When I'm lazy I pull out my laptop and browse through things, never quite landing a serious eye on anything, catching words only briefly, lingering over pretty pictures. It's like the channel surfing of the nineties: flip, flip, flip, pause--nah, flip, flip . Sometimes I flip through the Etsy website; sometimes I flip through GearJunkie. This week I've been flipping through fall fashion pictures from all the big shows. You'd think I'd attend to my own fashion more the way I'm drawn to those fashion shots. But they are simply eye-candy, for the moment. And always, I'm a little like my German/Indian grandmother, finding fault first before I praise the entirety. The big shows are always over the top and for a sensible Midwest woman, there is always something to fault. Big gory eye makeup, weird flaps and zippers, and this year, superbly clunky shoes, gladiator-style with lifts and wraps and chunks. Gladiator mid-ankle boots, chunk bootlets, strapped, bootie stilletos. You just know that if you wore any one of them everyone on the bus would stare at you.

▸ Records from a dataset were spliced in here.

===== src/rtl/unidade_controle_if.sv =====
// Control bundle between the multicycle controller and its datapath.
// Latency: none, plain wires.
// Backpressure: none; Run is a level request sampled only while the controller sits in T0.
interface unidade_controle_if #(
  parameter int N_REGS = 8
);
  logic              Run;
  logic [8:0]        IR;
  logic              IRin;
  logic [N_REGS-1:0] Rin;
  logic [N_REGS-1:0] Rout;
  logic              DINout;
  logic              Gout;
  logic              Ain;
  logic              Gin;
  logic              AddSub;
  logic              Done;
  logic [1:0]        Tstep;

  // Controller side: consumes Run/IR, drives every control line.
  modport master (
    input  Run, IR,
    output IRin, Rin, Rout, DINout, Gout, Ain, Gin, AddSub, Done, Tstep
  );

  // Datapath side: supplies Run/IR, obeys the control lines.
  modport slave (
    output Run, IR,
    input  IRin, Rin, Rout, DINout, Gout, Ain, Gin, AddSub, Done, Tstep
  );
endinterface


===== src/rtl/unidade_controle.sv =====
// Control FSM of the multicycle processor: steps T0..T3, decodes IR into bus/ALU/register enables.
// Latency: mv/mvi/NOP finish 2 cycles after the Run fetch, add/sub 4; Done pulses once per instruction.
// Backpressure: Run only matters in T0; held high it chains fetches back to back with no idle cycle.
module unidade_controle #(
  parameter int N_REGS = 8
) (
  input logic               Clock,
  input logic               Resetn,
  unidade_controle_if.master bus
);

  typedef enum logic [1:0] {T0 = 2'b00, T1 = 2'b01, T2 = 2'b10, T3 = 2'b11} tstep_e;

  localparam logic [2:0] OP_MV  = 3'b000;
  localparam logic [2:0] OP_MVI = 3'b001;
  localparam logic [2:0] OP_ADD = 3'b010;
  localparam logic [2:0] OP_SUB = 3'b011;

  tstep_e tstep_q, tstep_d;

  logic [2:0] opcode, rx, ry;
  logic       is_alu;

  logic              irin, dinout, gout, ain, gin, addsub, done;
  logic [N_REGS-1:0] rin, rout;

  assign opcode = bus.IR[8:6];
  assign rx     = bus.IR[5:3];
  assign ry     = bus.IR[2:0];
  assign is_alu = (opcode == OP_ADD) || (opcode == OP_SUB);

  function automatic logic [N_REGS-1:0] sel(input logic [2:0] idx);
    sel      = '0;
    sel[idx] = 1'b1;
  endfunction

  // Step register; reset abandons whatever instruction was in flight.
  always_ff @(posedge Clock or negedge Resetn) begin
    if (!Resetn) tstep_q <= T0;
    else         tstep_q <= tstep_d;
  end

  // Next step and control decode from (step, opcode, Run).
  always_comb begin
    tstep_d = tstep_q;
    irin    = 1'b0;
    rin     = '0;
    rout    = '0;
    dinout  = 1'b0;
    gout    = 1'b0;
    ain     = 1'b0;
    gin     = 1'b0;
    addsub  = 1'b0;
    done    = 1'b0;
    unique case (tstep_q)
      T0: begin
        irin = bus.Run;
        if (bus.Run) tstep_d = T1;
      end
      T1: begin
        unique case (opcode)
          OP_MV: begin
            rout    = sel(ry);
            rin     = sel(rx);
            done    = 1'b1;
            tstep_d = T0;
          end
          OP_MVI: begin
            dinout  = 1'b1;
            rin     = sel(rx);
            done    = 1'b1;
            tstep_d = T0;
          end
          OP_ADD, OP_SUB: begin
            rout    = sel(rx);
            ain     = 1'b1;
            tstep_d = T2;
          end
          default: begin
            // Undefined opcodes retire as a NOP with no enables.
            done    = 1'b1;
            tstep_d = T0;
          end
        endcase
      end
      T2: begin
        if (is_alu) begin
          rout    = sel(ry);
          gin     = 1'b1;
          addsub  = (opcode == OP_SUB);
          tstep_d = T3;
        end else begin
          tstep_d = T0;
        end
      end
      T3: begin
        if (is_alu) begin
          gout = 1'b1;
          rin  = sel(rx);
          done = 1'b1;
        end
        tstep_d = T0;
      end
      default: tstep_d = T0;
    endcase
  end

  // Reset forces every control low immediately, without waiting for a clock.
  assign bus.IRin   = Resetn & irin;
  assign bus.Rin    = Resetn ? rin  : '0;
  assign bus.Rout   = Resetn ? rout : '0;
  assign bus.DINout = Resetn & dinout;
  assign bus.Gout   = Resetn & gout;
  assign bus.Ain    = Resetn & ain;
  assign bus.Gin    = Resetn & gin;
  assign bus.AddSub = Resetn & addsub;
  assign bus.Done   = Resetn & done;
  assign bus.Tstep  = tstep_q;

endmodule

===== src/flat_wrapper.sv =====
// flat-port wrapper written by rule: the top's interface ports become plain ports
module unidade_controle_flat 
#(
  parameter int N_REGS = 8
)
  (Clock, Resetn, bus_Run, bus_IR, bus_IRin, bus_Rin, bus_Rout, bus_DINout, bus_Gout, bus_Ain, bus_Gin, bus_AddSub, bus_Done, bus_Tstep);
  unidade_controle_if #(.N_REGS(N_REGS)) bus_i ();
  input logic Clock;
  input logic Resetn;
  input wire logic [$bits(bus_i.Run)-1:0] bus_Run;
  input wire logic [$bits(bus_i.IR)-1:0] bus_IR;
  output wire logic [$bits(bus_i.IRin)-1:0] bus_IRin;
  output wire logic [$bits(bus_i.Rin)-1:0] bus_Rin;
  output wire logic [$bits(bus_i.Rout)-1:0] bus_Rout;
  output wire logic [$bits(bus_i.DINout)-1:0] bus_DINout;
  output wire logic [$bits(bus_i.Gout)-1:0] bus_Gout;
  output wire logic [$bits(bus_i.Ain)-1:0] bus_Ain;
  output wire logic [$bits(bus_i.Gin)-1:0] bus_Gin;
  output wire logic [$bits(bus_i.AddSub)-1:0] bus_AddSub;
  output wire logic [$bits(bus_i.Done)-1:0] bus_Done;
  output wire logic [$bits(bus_i.Tstep)-1:0] bus_Tstep;
  assign bus_i.Run = bus_Run;
  assign bus_i.IR = bus_IR;
  assign bus_IRin = bus_i.IRin;
  assign bus_Rin = bus_i.Rin;
  assign bus_Rout = bus_i.Rout;
  assign bus_DINout = bus_i.DINout;
  assign bus_Gout = bus_i.Gout;
  assign bus_Ain = bus_i.Ain;
  assign bus_Gin = bus_i.Gin;
  assign bus_AddSub = bus_i.AddSub;
  assign bus_Done = bus_i.Done;
  assign bus_Tstep = bus_i.Tstep;
  unidade_controle #(.N_REGS(N_REGS)) u_core (.Clock(Clock), .Resetn(Resetn), .bus(bus_i));
endmodule

===== config.mk =====
export PLATFORM = sky130hd
export DESIGN_NAME = unidade_controle_flat
export DESIGN_NICKNAME = d
export VERILOG_FILES = /design/src/rtl/unidade_controle_if.sv /design/src/rtl/unidade_controle.sv /design/src/flat_wrapper.sv
export SDC_FILE = /design/constraint.sdc
export NUM_CORES = 1
export LEC_CHECK = 0
export ABC_CLOCK_PERIOD_IN_PS = 1400
export BUFFER_PORTS_ARGS = -buffer_cell sky130_fd_sc_hd__buf_2
export CORE_MARGIN = 2
export CORE_UTILIZATION = 35
export CTS_CLUSTER_DIAMETER = 100
export DETAILED_ROUTE_END_ITERATION = 10
export PLACE_DENSITY = 0.81
export SLEW_MARGIN = 15
export SYNTH_ARGS = -nofsm -noshare
export SYNTH_HDL_FRONTEND = slang
export SYNTH_SLANG_ARGS = --single-unit
export TNS_END_PERCENT = 1

===== constraint.sdc =====
create_clock -name Clock -period 1.4 [get_ports Clock]
set_input_delay 0.14 -clock Clock [delete_from_list [all_inputs] [get_ports Clock]]
set_output_delay 0.14 -clock Clock [all_outputs]
set_load 0.03 [all_outputs]

Word level (Yosys, flattened, before mapping) --
Cells that the tools add are included.
Operators by class: order comparisons 4, equality and inequality tests 7, mux-type cells 28, bitwise gates (word level) 7, reductions and logical operators 7
Operator list (count):
- case mux 8 bit (2 select lines) | 3
- two-way mux 8 bit | 5
- two-way mux 1 bit | 13
- < comparator 3 x 4 -> 1 bit, second input constant | 2
- case mux 2 bit (4 select lines) | 1
- AND 1 bit | 7
- demux 1 bit (select 3 bit) | 2
- equality test 3 x 2 -> 1 bit, second input constant | 2
- >= comparator 3 x 1 -> 1 bit, second input constant | 2
- two-way mux 2 bit | 3
- equality test 2 bit, second input constant | 2
- OR reduction 2 bit | 2
- equality test 3 x 1 -> 1 bit, second input constant | 1
- logical NOT 3 bit | 1
- equality test 2 x 1 -> 1 bit, second input constant | 1
- logical AND 1 bit | 2
- logical NOT 2 bit | 1
- inequality test 2 bit, second input constant | 1
- case mux 1 bit (2 select lines) | 1
- logical OR 1 bit | 1
Word-level totals: register bits 2, input port bits 12, output and inout port bits 25, logic and storage cells 54

Logic depth before layout (Yosys ltp) --
depth in word-level cells 7, gate-level depth with buffers 5, gate-level depth less buffers 5

Worst setup path before layout --
No wires, ideal clock.
path kind reg2out, from register u_core.tstep_q[0] (netlist: u_core.bus.Tstep[0]), to output bus_Rout[1], arrival time 2.102 ns, data required time 1.260 ns, setup slack -0.842 ns, stages on the path, launching flop included 6, buffers on the path 0, cell sequence dfrtp_1 inv_1 ha_1 and2_2 nand2_1 o32ai_1
Between the ends: cells in the longest elaborated chain, start to end 3, elaborated cells between the ends (all ways) 4, classes of those cells eq/ne: 2; mux: 2
Ends and longest elaborated chain:
- start, declared | line unidade_controle.sv:19 | tstep_e tstep_q, tstep_d;
- start signal, assigned | line unidade_controle.sv:40 | else tstep_q <= tstep_d;
- equality test 2 bit or equality test 2 x 1 -> 1 bit (tied branches) | line unidade_controle.sv:55 | unique case (tstep_q)
- case mux 8 bit (2 select lines) * | line unidade_controle.sv:55
- two-way mux 8 bit * | line unidade_controle.sv:111 | assign bus.Rout = Resetn ? rout : '0;
- end, declared | line flat_wrapper.sv:14 | output wire logic [$bits(bus_i.Rout)-1:0] bus_Rout;
Mark *: on every way between the ends. The rest lies on a longest branch, timed or not.

Worst setup path after layout --
from register u_core.tstep_q[1] (netlist: u_core.bus.Tstep[1]), to output bus_Rout[7]
The elaborated chain is that of the path after synthesis.

==> flow_metrics.py <==
metrics = {
    "run_status": {
        "status": "finished with violations",
        "violations": "negative setup slack",
    },
    "power_and_ir_drop": {
        "leakagePower_nw": 0.545,
        "cellPowerDensity_nw_per_um2": 950,
        "max-vdd-ir-drop_v": 0.00100,
    },
    "clock_tree": {
        "cts_max_level": 1,
        "cts_tree": "yes",
        "cts.path.max_buffers": 2,
        "clk_latency_ns": 0.25,
        "cts_made_buffers": 3,
        "clock_sinks": 2,
        "root_buffer": "clkbuf_4",
        "cts.clk_slew.worst_paths_ns": 0.03,
    },
    "grt": {
        "grtUsageTotal": 0.314,
        "grt_remaining_overflow": 0,
        "grt.busiest_layer": "met2",
        "grt_max_degree": 13,
        "grt_first_pass_wirelength_um": 4230,
        "grt_pass1_vias": 870,
        "antenna_found_initial": 0,
        "grtUsageMet2": 0.581,
        "use_met3": 0.0603,
        "grt.met1_usage": 0.332,
    },
    "synth": {
        "synth_edf_count": 0,
        "yosysSeqAreaShare": 0.0985,
        "synth_ff_type": "dfrtp_1",
        "netlist_instances": 68,
        "async_flop_share": 1.00,
        "netlist_area_um2": 508,
        "yosys_warnings": 0,
        "syn_nets": 85,
        "syn_avg_cell_area_um2": 7.47,
        "ys_seq_elements": 2,
        "ys_types": 28,
    },
    "timing": {
        "hold_viol_final": 0,
        "fin_crit_ns": 1.91,
        "slew_viol_final": 0,
        "fin_ws_ns": -0.506,
        "setup_viol": 22,
        "post-route-period-util": 1.36,
        "slew_headroom": 0.738,
        "fmax_mhz": 525,
        "rsz0062_at_grt": "yes",
        "tightest_slew_ns": 0.393,
        "skew_ns": 0.00522,
    },
    "floorplanning": {
        "start_util": 0.381,
        "fp.dieW_um": 42.1,
        "die_h_um": 42.1,
        "core_region_area_um2": 1330,
        "rows": 13,
        "ioPinCount": 37,
        "fp.dieArea_um2": 1770,
    },
    "cells_and_area": {
        "fin_nets": 141,
        "fin_area_um2": 1180,
        "layout.cells.non_filler": 137,
        "largest_reg_flops": 2,
        "layout-drive-gt1-share": 0.705,
        "diodes": 0,
        "multi_input_area_um2": 632,
        "fillCellCount": 65,
        "seq_area_um2": 52.6,
        "utilization": 0.886,
        "area_growth_pct": 133,
    },
    "critical_path": {
        "cp-start-kind": "flop",
        "worstPathRequired_ns": 1.26,
        "slowest_stage": "dfrtp_2",
        "worstSetupPathType": "reg -> out",
        "end_kind": "primary output",
        "critPathMaxStageDelay_ns": 0.45,
        "cp_max_fo": 4,
        "path_cells": "inv_4, ha_4, nor4b_4, buf_4, o21ai_4, o22ai_2, buf_6",
        "critPathArrivalTime_ns": 1.77,
        "crit_buf_inv": 3,
        "cp_top_family": "flip-flops",
    },
    "placement": {
        "dp_slack_ns": -0.281,
        "gp_congestion": 0.799,
        "place_inst": 128,
        "place_area_um2": 935,
        "portBuffers": 36,
        "dp_hpwl_um": 1540,
    },
    "route": {
        "vias": 841,
        "drc": 0,
        "drtIter0Drc": 19,
        "ant_nets": 0,
        "via_per_inst": 6.14,
        "wl_per_cell_um": 19.2,
        "first_pass_iters": 4,
        "routed_wl_um": 2630,
    },
    "worst_hold_path": {
        "hold_class": "in -> reg",
    },
    "flow_run": {
        "maxCapViolCount": 0,
    },
}
-- final cells by class --
type / count / area share
well taps: 15 / 0.0159
clock buffers: 3 / 0.0191
multi-input cells: 61 / 0.535
inverters: 4 / 0.0169
flip-flops and latches: 2 / 0.0445
repair buffers: 52 / 0.369
-- routing by layer --
layer / vias up / share of wire
li1: 368 / -
met3: 11 / 0.064
met4: 0 / 0.040
met1: 415 / 0.37
met5: - / 0
met2: 47 / 0.52
-- worst paths after layout --
kind,startpoint,to,slack [ns],cells after the start
min reg2reg,u_core.bus.Tstep[1]$_DFFE_PN0P_,u_core.bus.Tstep[1]$_DFFE_PN0P_,0.69,3
min in group asynchronous,Resetn,u_core.bus.Tstep[0]$_DFFE_PN0P_,0.48,3
min,bus_Run,u_core.bus.Tstep[1]$_DFFE_PN0P_,0.25,4
max in group asynchronous,Resetn,u_core.bus.Tstep[1]$_DFFE_PN0P_,0.75,3
max reg2reg,u_core.bus.Tstep[0]$_DFFE_PN0P_,u_core.bus.Tstep[0]$_DFFE_PN0P_,0.02,5
max,u_core.bus.Tstep[1]$_DFFE_PN0P_,bus_Rout[7],-0.51,7
-- cell families (layout without fill, tap and decap cells) --
| family | after synthesis | after routing | share of synthesized area |
|---|---|---|---|
| compound gates | 13 | 13 | 0.172 |
| mux | 2 | 2 | 0.0493 |
| flops | 2 | 2 | 0.0985 |
| buf+inv | 5 | 59 | 0.0394 |
| simple gates | 41 | 41 | 0.517 |
| fa+ha+maj | 5 | 5 | 0.123 |
-- cell usage after synthesis (all sizes together), types with 2 or more instances --
library cell / n / area (µm²)
and3: 8 / 50.1
nand2: 6 / 22.5
ha: 5 / 62.6
nor3: 5 / 25.0
o22ai: 5 / 31.3
and3b: 4 / 35.0
inv: 4 / 15.0
nand3: 3 / 15.0
nor2b: 3 / 18.8
o21ai: 3 / 18.8
and2: 2 / 13.8
dfrtp: 2 / 50.1
nand4: 2 / 12.5
nand4b: 2 / 17.5
nor2: 2 / 7.51
o32ai: 2 / 17.5
-- power breakdown --
part	leakage [nW]	total, mW	switching [mW]	internal, mW
logic	0.509	0.845	0.458	0.387
clock network	0.0138	0.144	0.0485	0.0957
registers	0.0227	0.132	0.0478	0.0844
total	0.545	1.12	0.555	0.567
-- worst reg2reg max path, delay by kind of cell, from the launching register on --
| family | cells | cell delay, ns |
|---|---|---|
| AO/OA/AOI/OAI | 1 | 0.07 |
| adder cells (fa/ha/maj) | 1 | 0.19 |
| buffers and inverters | 1 | 0.06 |
| flip-flops | 1 | 0.43 |
| AND/OR/NAND/NOR | 2 | 0.49 |
-- through the flow --
| step | TNS, ns | power [mW] | hold slack (ns) |
|---|---|---|---|
| 3_3_place_gp | -3.07 | 0.800 | 0.0663 |
| 4_1_cts | -7.07 | 1.05 | 0.247 |
| 2_1_floorplan | -4.27 | 0.590 | -0.156 |
| 3_5_place_dp | -3.69 | 0.820 | 0.0726 |
| 6_report | -8.11 | 1.12 | 0.247 |
| 5_1_grt | -9.30 | 1.19 | 0.264 |
-- layout by cell type (no fill, tap or decap), types with 2 or more instances in the layout --
master	Yosys	routed
and3_1	8	5
ha_2	0	2
inv_4	0	2
inv_1	4	2
buf_6	0	20
nand4b_1	2	2
nor2_1	2	2
buf_4	0	18
o22ai_2	0	5
and3_4	0	3
dfrtp_2	0	2
nand3_1	3	3
nand4_1	2	2
and3b_2	0	3
nor3_4	0	4
clkbuf_4	0	3
ha_4	0	2
nor2b_1	3	3
o32ai_4	0	2
buf_2	1	13
nand2_1	6	5
-- repair_timing --
action                     in CTS  in global routing
setup buffers                   4                  1
pin swaps                      10                  4
hold endpoints to repair        2                  0
gates resized for setup        52                  4
setup endpoints to repair      22                 24
hold buffers                    1                  0
(Power assumes the default switching activity.)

It's amusing how just when I'm ready to pull out my fall sweaters and wool pants, I'm catching the spring looks on the runway. In fall, they show spring. In spring, they show fall.
We do somewhat the same in the book world. It gives the buyers of this world a chance to work ahead of the consumer. This week we're working on our spring catalog; all book covers need to be done by October 15. But our fall show, the midwest regional trade show, showcases our current fall books; the publishing world is a lot more "just in time." The books are out--and came out as early as August--but this is the time we handsell the books to our trade accounts, our independent bookstore partners throughout the five-state area. We bring in authors, give away books, talk up promotional plans for the holiday season, and take orders. Pre-orders for this season look stronger for our frontlist than they did last season, despite all the conservative practices of the entire industry this year. Blue is the new black, I hear. But really, frugality is the new black. Everyone wants to get out of the red and into the black.
The big fall shows are happening everywhere, some just in time and some pushing the season ahead. Push-push. College campuses are revved up with the "prospie" tours, hoping to sell their best features to the high school juniors and seniors touring their top five choices. Even health care has its push-push, its high-selling season. November is typically open enrollment for managed health care. And just as soon as we pull off Halloween, the Christmas push-push will be on full steam ahead.
Despite all the big fall shows, the thing I tend to like about fall is that by nature it signals a slowing down, at least for a city girl like me (that is, I haven't crops to pull in, produce to put up). It might last only a few weeks, before the holiday hubabub, but the first days of fall are just made for lingering. Poets might say this is the wistfulness of fall, where we mourn another summer gone by. But I've always loved the coming of winter, the beauty of things turning and closing down for the night. We talked over drinks on Frost's patio last night and all agreed we have no trouble falling asleep at night. We're tired. We've pushed enough for the day. Clean sheets on soft skin and plump pillows and we're happy as clams. Fall is like the sweet hour before sleep comes on. Ahhh.